In a memo dated February 21, 2024, Williams wrote that he believed “any attempt to not seat the city council’s appointments to the Walton Arts Center Council Board is an attack on the city council’s authority and discretion.”
Kinion told 5NEWS that because the city helped pay for the Walton Arts Center expansion, the residents deserve to be represented on its board.
The council is made up of members appointed by the city, the University of Arkansas, and the Walton Family Foundation to represent the constituents it serves — and according to Williams, most appointments are accepted very quickly.
"Normally, someone that the city council appoints to a board or committee gets seated immediately,” Williams said.
Walton Arts Center officials and the City Attorney largely attribute the delay to scheduling conflicts in setting a committee review hearing.
“We've reached out to him twice and invited him to attend two different nominating committee meetings, and he did not attend those,” Jennifer Wilson, Director of Public Relations for the Walton Arts Center, said. “We've told him that for the next one that's coming up, we've asked him to attend that next nominating committee meeting."
Since August 2023, according to Wilson, six other appointees have met with the nominating committee and have been added to the council. Three from the city and three from the University of Arkansas.
The Walton Arts Center also believes it has the right to review board members who are appointed.
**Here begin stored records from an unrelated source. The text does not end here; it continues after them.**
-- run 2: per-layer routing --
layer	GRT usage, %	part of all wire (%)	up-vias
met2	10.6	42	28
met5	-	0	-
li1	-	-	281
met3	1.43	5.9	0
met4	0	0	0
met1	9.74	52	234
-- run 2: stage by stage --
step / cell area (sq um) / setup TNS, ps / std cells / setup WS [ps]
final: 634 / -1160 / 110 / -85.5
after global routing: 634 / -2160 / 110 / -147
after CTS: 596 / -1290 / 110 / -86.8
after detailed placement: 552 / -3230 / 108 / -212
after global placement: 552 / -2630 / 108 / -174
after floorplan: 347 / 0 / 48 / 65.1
$ cat src/hdl/clx_pkg.sv
`default_nettype none
// ----------------------------------------------------------------------------
// clx_pkg
// Shared types, codes and character helpers for the C-like source lexer.
// ----------------------------------------------------------------------------
package clx_pkg;

    localparam int unsigned QDepth = 4;
    localparam int unsigned QAw    = $clog2(QDepth);

    typedef enum logic [2:0] {
        K_IDENT  = 3'd0,
        K_NUMBER = 3'd1,
        K_STRING = 3'd2,
        K_OP     = 3'd3,
        K_END    = 3'd4,
        K_ERROR  = 3'd5
    } t_kind;

    typedef enum logic [3:0] {
        M_IDLE       = 4'd0,
        M_IDENT      = 4'd1,
        M_NUMBER     = 4'd2,
        M_STRING     = 4'd3,
        M_ESCAPE     = 4'd4,
        M_SLASH      = 4'd5,
        M_BLOCK      = 4'd6,
        M_BLOCK_STAR = 4'd7,
        M_LINE       = 4'd8,
        M_ERROR      = 4'd9
    } t_mode;

    localparam logic [7:0] C_SPACE  = 8'h20;
    localparam logic [7:0] C_TAB    = 8'h09;
    localparam logic [7:0] C_CR     = 8'h0d;
    localparam logic [7:0] C_LF     = 8'h0a;
    localparam logic [7:0] C_BS     = 8'h08;
    localparam logic [7:0] C_FF     = 8'h0c;
    localparam logic [7:0] C_UNDER  = 8'h5f;
    localparam logic [7:0] C_PLUS   = 8'h2b;
    localparam logic [7:0] C_MINUS  = 8'h2d;
    localparam logic [7:0] C_DOT    = 8'h2e;
    localparam logic [7:0] C_QUOTE  = 8'h22;
    localparam logic [7:0] C_SLASH  = 8'h2f;
    localparam logic [7:0] C_STAR   = 8'h2a;
    localparam logic [7:0] C_BSLASH = 8'h5c;

    typedef struct packed {
        logic [7:0] data;
        logic       has;
        t_kind      kind;
        logic       start;
    } t_res;

    // One queue entry: the results of one input transaction (one or two).
    typedef struct packed {
        logic two;
        t_res res0;
        t_res res1;
    } t_entry;

    typedef struct packed {
        logic full;
        logic empty;
    } t_qstat;

    typedef struct packed {
        logic  emit;
        t_res  res;
        t_mode mode;
    } t_idle;

    typedef struct packed {
        logic       ok;
        logic [7:0] data;
    } t_esc;

    function automatic logic is_alpha(input logic [7:0] c);
        return ((c >= 8'h61) && (c <= 8'h7a)) || ((c >= 8'h41) && (c <= 8'h5a));
    endfunction

    function automatic logic is_digit(input logic [7:0] c);
        return (c >= 8'h30) && (c <= 8'h39);
    endfunction

    function automatic t_res mk_res(input logic [7:0] d, input logic h,
                                    input t_kind k, input logic s);
        t_res r;
        r.data  = d;
        r.has   = h;
        r.kind  = k;
        r.start = s;
        return r;
    endfunction

    function automatic t_idle lex_idle(input logic [7:0] c);
        t_idle o;
        o.emit = 1'b0;
        o.res  = mk_res(8'h00, 1'b0, K_OP, 1'b0);
        o.mode = M_IDLE;
        if (c == C_SPACE || c == C_TAB || c == C_CR || c == C_LF) begin
            o.mode = M_IDLE;
        end else if (c == C_UNDER || is_alpha(c)) begin
            o.emit = 1'b1;
            o.res  = mk_res(c, 1'b1, K_IDENT, 1'b1);
            o.mode = M_IDENT;
        end else if (c == C_PLUS || c == C_MINUS || is_digit(c)) begin
            o.emit = 1'b1;
            o.res  = mk_res(c, 1'b1, K_NUMBER, 1'b1);
            o.mode = M_NUMBER;
        end else if (c == C_QUOTE) begin
            o.emit = 1'b1;
            o.res  = mk_res(8'h00, 1'b0, K_STRING, 1'b1);
            o.mode = M_STRING;
        end else if (c == C_SLASH) begin
            o.mode = M_SLASH;
        end else begin
            o.emit = 1'b1;
            o.res  = mk_res(c, 1'b1, K_OP, 1'b1);
            o.mode = M_IDLE;
        end
        return o;
    endfunction

    function automatic t_esc decode_esc(input logic [7:0] c);
        t_esc e;
        e.ok   = 1'b1;
        e.data = c;
        if (c == C_BSLASH || c == C_SLASH || c == C_QUOTE) begin
            e.data = c;
        end else if (c == 8'h62) begin
            e.data = C_BS;
        end else if (c == 8'h66) begin
            e.data = C_FF;
        end else if (c == 8'h6e) begin
            e.data = C_LF;
        end else if (c == 8'h72) begin
            e.data = C_CR;
        end else if (c == 8'h74) begin
            e.data = C_TAB;
        end else begin
            e.ok   = 1'b0;
            e.data = 8'h00;
        end
        return e;
    endfunction

endpackage
`default_nettype wire

$ cat src/hdl/clx_front.sv
`default_nettype none
// ----------------------------------------------------------------------------
// clx_front
// Accepts source bytes, runs the lexer mode machine and pushes the results
// (one or two) of each transaction that yields any into the queue.
// ----------------------------------------------------------------------------
module clx_front (
    input  wire logic            i_clk,
    input  wire logic            i_rst_n,
    input  wire logic            i_valid,
    input  wire logic [7:0]      i_byte,
    input  wire logic            i_eoi,
    input  wire clx_pkg::t_qstat i_qstat,
    output logic                 o_stall,
    output logic                 o_push,
    output clx_pkg::t_entry      o_entry
);
    import clx_pkg::*;

    t_mode r_mode, n_mode;
    logic  r_dot, n_dot;
    logic  accept;
    logic  emit0, emit1;
    t_res  res0, res1;
    t_idle idl;
    t_esc  esc;

    assign o_stall = i_qstat.full;
    assign accept  = i_valid && !i_qstat.full;

    always_ff @(posedge i_clk) begin
        if (!i_rst_n) begin
            r_mode <= M_IDLE;
            r_dot  <= 1'b0;
        end else if (accept) begin
            r_mode <= n_mode;
            r_dot  <= n_dot;
        end
    end

    always_comb begin
        idl    = lex_idle(i_byte);
        esc    = decode_esc(i_byte);
        n_mode = r_mode;
        n_dot  = r_dot;
        emit0  = 1'b0;
        emit1  = 1'b0;
        res0   = mk_res(8'h00, 1'b0, K_OP, 1'b0);
        res1   = mk_res(8'h00, 1'b0, K_OP, 1'b0);
        if (i_eoi) begin
            n_mode = M_IDLE;
            n_dot  = 1'b0;
            emit0  = 1'b1;
            if (r_mode == M_SLASH) begin
                res0  = mk_res(C_SLASH, 1'b1, K_OP, 1'b1);
                emit1 = 1'b1;
                res1  = mk_res(8'h00, 1'b0, K_END, 1'b1);
            end else if (r_mode == M_STRING || r_mode == M_ESCAPE) begin
                res0  = mk_res(8'h00, 1'b0, K_ERROR, 1'b1);
                emit1 = 1'b1;
                res1  = mk_res(8'h00, 1'b0, K_END, 1'b1);
            end else begin
                res0  = mk_res(8'h00, 1'b0, K_END, 1'b1);
            end
        end else begin
            unique case (r_mode)
                M_IDENT: begin
                    if (i_byte == C_UNDER || is_alpha(i_byte) || is_digit(i_byte)) begin
                        emit0 = 1'b1;
                        res0  = mk_res(i_byte, 1'b1, K_IDENT, 1'b0);
                    end else begin
                        emit0  = idl.emit;
                        res0   = idl.res;
                        n_mode = idl.mode;
                        n_dot  = 1'b0;
                    end
                end
                M_NUMBER: begin
                    if (i_byte == C_DOT) begin
                        emit0 = 1'b1;
                        if (r_dot) begin
                            res0   = mk_res(8'h00, 1'b0, K_ERROR, 1'b1);
                            n_mode = M_ERROR;
                            n_dot  = 1'b0;
                        end else begin
                            res0  = mk_res(i_byte, 1'b1, K_NUMBER, 1'b0);
                            n_dot = 1'b1;
                        end
                    end else if (is_digit(i_byte)) begin
                        emit0 = 1'b1;
                        res0  = mk_res(i_byte, 1'b1, K_NUMBER, 1'b0);
                    end else begin
                        emit0  = idl.emit;
                        res0   = idl.res;
                        n_mode = idl.mode;
                        n_dot  = 1'b0;
                    end
                end
                M_STRING: begin
                    if (i_byte == C_BSLASH) begin
                        n_mode = M_ESCAPE;
                    end else if (i_byte == C_QUOTE) begin
                        n_mode = M_IDLE;
                    end else begin
                        emit0 = 1'b1;
                        res0  = mk_res(i_byte, 1'b1, K_STRING, 1'b0);
                    end
                end
                M_ESCAPE: begin
                    emit0 = 1'b1;
                    if (esc.ok) begin
                        res0   = mk_res(esc.data, 1'b1, K_STRING, 1'b0);
                        n_mode = M_STRING;
                    end else begin
                        res0   = mk_res(8'h00, 1'b0, K_ERROR, 1'b1);
                        n_mode = M_ERROR;
                        n_dot  = 1'b0;
                    end
                end
                M_SLASH: begin
                    if (i_byte == C_STAR) begin
                        n_mode = M_BLOCK;
                    end else if (i_byte == C_SLASH) begin
                        n_mode = M_LINE;
                    end else begin
                        emit0  = 1'b1;
                        res0   = mk_res(C_SLASH, 1'b1, K_OP, 1'b1);
                        emit1  = idl.emit;
                        res1   = idl.res;
                        n_mode = idl.mode;
                        n_dot  = 1'b0;
                    end
                end
                M_BLOCK: begin
                    if (i_byte == C_STAR) begin
                        n_mode = M_BLOCK_STAR;
                    end
                end
                M_BLOCK_STAR: begin
                    if (i_byte == C_SLASH) begin
                        n_mode = M_IDLE;
                    end else if (i_byte != C_STAR) begin
                        n_mode = M_BLOCK;
                    end
                end
                M_LINE: begin
                    if (i_byte == C_LF) begin
                        n_mode = M_IDLE;
                    end
                end
                M_ERROR: begin
                    n_mode = M_ERROR;
                end
                default: begin
                    emit0  = idl.emit;
                    res0   = idl.res;
                    n_mode = idl.mode;
                    n_dot  = 1'b0;
                end
            endcase
        end
    end

    always_comb begin
        o_push       = accept && (emit0 || emit1);
        o_entry.two  = emit0 && emit1;
        o_entry.res0 = emit0 ? res0 : res1;
        o_entry.res1 = res1;
    end

endmodule
`default_nettype wire

$ cat src/hdl/clx_queue.sv
`default_nettype none
// ----------------------------------------------------------------------------
// clx_queue
// Small FIFO of result groups between the lexer front and the output stage.
// ----------------------------------------------------------------------------
module clx_queue (
    input  wire logic            i_clk,
    input  wire logic            i_rst_n,
    input  wire logic            i_push,
    input  wire clx_pkg::t_entry i_entry,
    input  wire logic            i_pop,
    output clx_pkg::t_entry      o_head,
    output clx_pkg::t_qstat      o_qstat
);
    import clx_pkg::*;

    t_entry              r_mem [QDepth];
    logic [QAw-1:0]      r_wr, r_rd;
    logic [QAw:0]        r_cnt;
    logic                do_push, do_pop;

    assign o_qstat.full  = (r_cnt == (QAw+1)'(QDepth));
    assign o_qstat.empty = (r_cnt == '0);
    assign do_push       = i_push && !o_qstat.full;
    assign do_pop        = i_pop && !o_qstat.empty;
    assign o_head        = r_mem[r_rd];

    always_ff @(posedge i_clk) begin
        if (do_push) begin
            r_mem[r_wr] <= i_entry;
        end
    end

    always_ff @(posedge i_clk) begin
        if (!i_rst_n) begin
            r_wr  <= '0;
            r_rd  <= '0;
            r_cnt <= '0;
        end else begin
            if (do_push) begin
                r_wr <= r_wr + 1'b1;
            end
            if (do_pop) begin
                r_rd <= r_rd + 1'b1;
            end
            if (do_push && !do_pop) begin
                r_cnt <= r_cnt + 1'b1;
            end else if (do_pop && !do_push) begin
                r_cnt <= r_cnt - 1'b1;
            end
        end
    end

endmodule
`default_nettype wire

$ cat src/hdl/clx_back.sv
`default_nettype none
// ----------------------------------------------------------------------------
// clx_back
// Output stage: splits each queued group into single results, marks the
// last one of the group and holds it in the output register.
// ----------------------------------------------------------------------------
module clx_back (
    input  wire logic            i_clk,
    input  wire logic            i_rst_n,
    input  wire clx_pkg::t_entry i_head,
    input  wire clx_pkg::t_qstat i_qstat,
    input  wire logic            i_stall,
    output logic                 o_pop,
    output logic                 o_valid,
    output clx_pkg::t_res        o_res,
    output logic                 o_last
);
    import clx_pkg::*;

    logic r_valid;
    logic r_sel, n_sel;
    t_res r_res, n_res;
    logic r_last, n_last;
    logic load;

    assign load    = (!r_valid || !i_stall) && !i_qstat.empty;
    assign o_valid = r_valid;
    assign o_res   = r_res;
    assign o_last  = r_last;

    always_comb begin
        if (i_head.two && !r_sel) begin
            n_res  = i_head.res0;
            n_last = 1'b0;
            n_sel  = 1'b1;
            o_pop  = 1'b0;
        end else begin
            n_res  = r_sel ? i_head.res1 : i_head.res0;
            n_last = 1'b1;
            n_sel  = 1'b0;
            o_pop  = load;
        end
    end

    always_ff @(posedge i_clk) begin
        if (!i_rst_n) begin
            r_valid <= 1'b0;
            r_sel   <= 1'b0;
        end else if (load) begin
            r_valid <= 1'b1;
            r_sel   <= n_sel;
        end else if (!i_stall) begin
            r_valid <= 1'b0;
        end
    end

    always_ff @(posedge i_clk) begin
        if (load) begin
            r_res  <= n_res;
            r_last <= n_last;
        end
    end

endmodule
`default_nettype wire

$ cat src/hdl/c_like_source_lexer.sv
`default_nettype none
// ----------------------------------------------------------------------------
// c_like_source_lexer
// Streaming lexer for C-like source text, one source byte per transaction.
//
// Input channel: i_in_valid / o_in_stall carry i_in_byte and i_end_of_input.
// A transaction with i_end_of_input high ends the source and yields an end
// marker; the lexer then starts over for a new source.
// Output channel: o_out_valid / i_out_stall carry one result per transaction:
// o_out_byte, o_has_byte, o_token_kind, o_token_start, o_last_of_run.
// Each input transaction yields zero, one or two results, in order.
// A result is written into the queue and then loaded into the output register.
// Throughput: one input byte per cycle while o_in_stall is low; a byte that
// yields two results hands them to the output one after the other. A
// four-entry queue between the lexer and the output register absorbs this
// and output stalls; o_in_stall rises only when that queue is full.
// Reset (synchronous, active low) returns the lexer to between tokens,
// empties the queue and drops any result not yet taken.
// ----------------------------------------------------------------------------
module c_like_source_lexer (
    input  wire logic       i_clk,
    input  wire logic       i_rst_n,
    input  wire logic       i_in_valid,
    output logic            o_in_stall,
    input  wire logic [7:0] i_in_byte,
    input  wire logic       i_end_of_input,
    output logic            o_out_valid,
    input  wire logic       i_out_stall,
    output logic [7:0]      o_out_byte,
    output logic            o_has_byte,
    output logic [2:0]      o_token_kind,
    output logic            o_token_start,
    output logic            o_last_of_run
);
    import clx_pkg::*;

    t_qstat qstat;
    t_entry push_entry, head;
    logic   push, pop;
    t_res   res;

    clx_front u_front (
        .i_clk   (i_clk),
        .i_rst_n (i_rst_n),
        .i_valid (i_in_valid),
        .i_byte  (i_in_byte),
        .i_eoi   (i_end_of_input),
        .i_qstat (qstat),
        .o_stall (o_in_stall),
        .o_push  (push),
        .o_entry (push_entry)
    );

    clx_queue u_queue (
        .i_clk   (i_clk),
        .i_rst_n (i_rst_n),
        .i_push  (push),
        .i_entry (push_entry),
        .i_pop   (pop),
        .o_head  (head),
        .o_qstat (qstat)
    );

    clx_back u_back (
        .i_clk   (i_clk),
        .i_rst_n (i_rst_n),
        .i_head  (head),
        .i_qstat (qstat),
        .i_stall (i_out_stall),
        .o_pop   (pop),
        .o_valid (o_out_valid),
        .o_res   (res),
        .o_last  (o_last_of_run)
    );

    assign o_out_byte    = res.data;
    assign o_has_byte    = res.has;
    assign o_token_kind  = 3'(res.kind);
    assign o_token_start = res.start;

endmodule
`default_nettype wire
"The issue here really is whether an independent 501(c)(3), which is what Walton Art Center is, has the authority to review, ratify, and maybe even remove board members who are appointed to the organization,” Wilson said. “Based on our governance documents that we have, and on our guidance from our legal counsel, we believe that we do.”
The City Attorney's memo, however, disagrees with the Walton Art Center’s claim that they have the power to reject a person appointed by the city council to fill a city’s representative board position.
And while the issue is still ongoing, the City Attorney believes that Kinion should be seated without further delay, and that this process should be resolved soon.
“There is still some hesitation it seems like,” Williams said. “But I think that that can be resolved and that's what I expect. I expect Mark to be interviewed fairly quickly, and then of course take a seat on the board.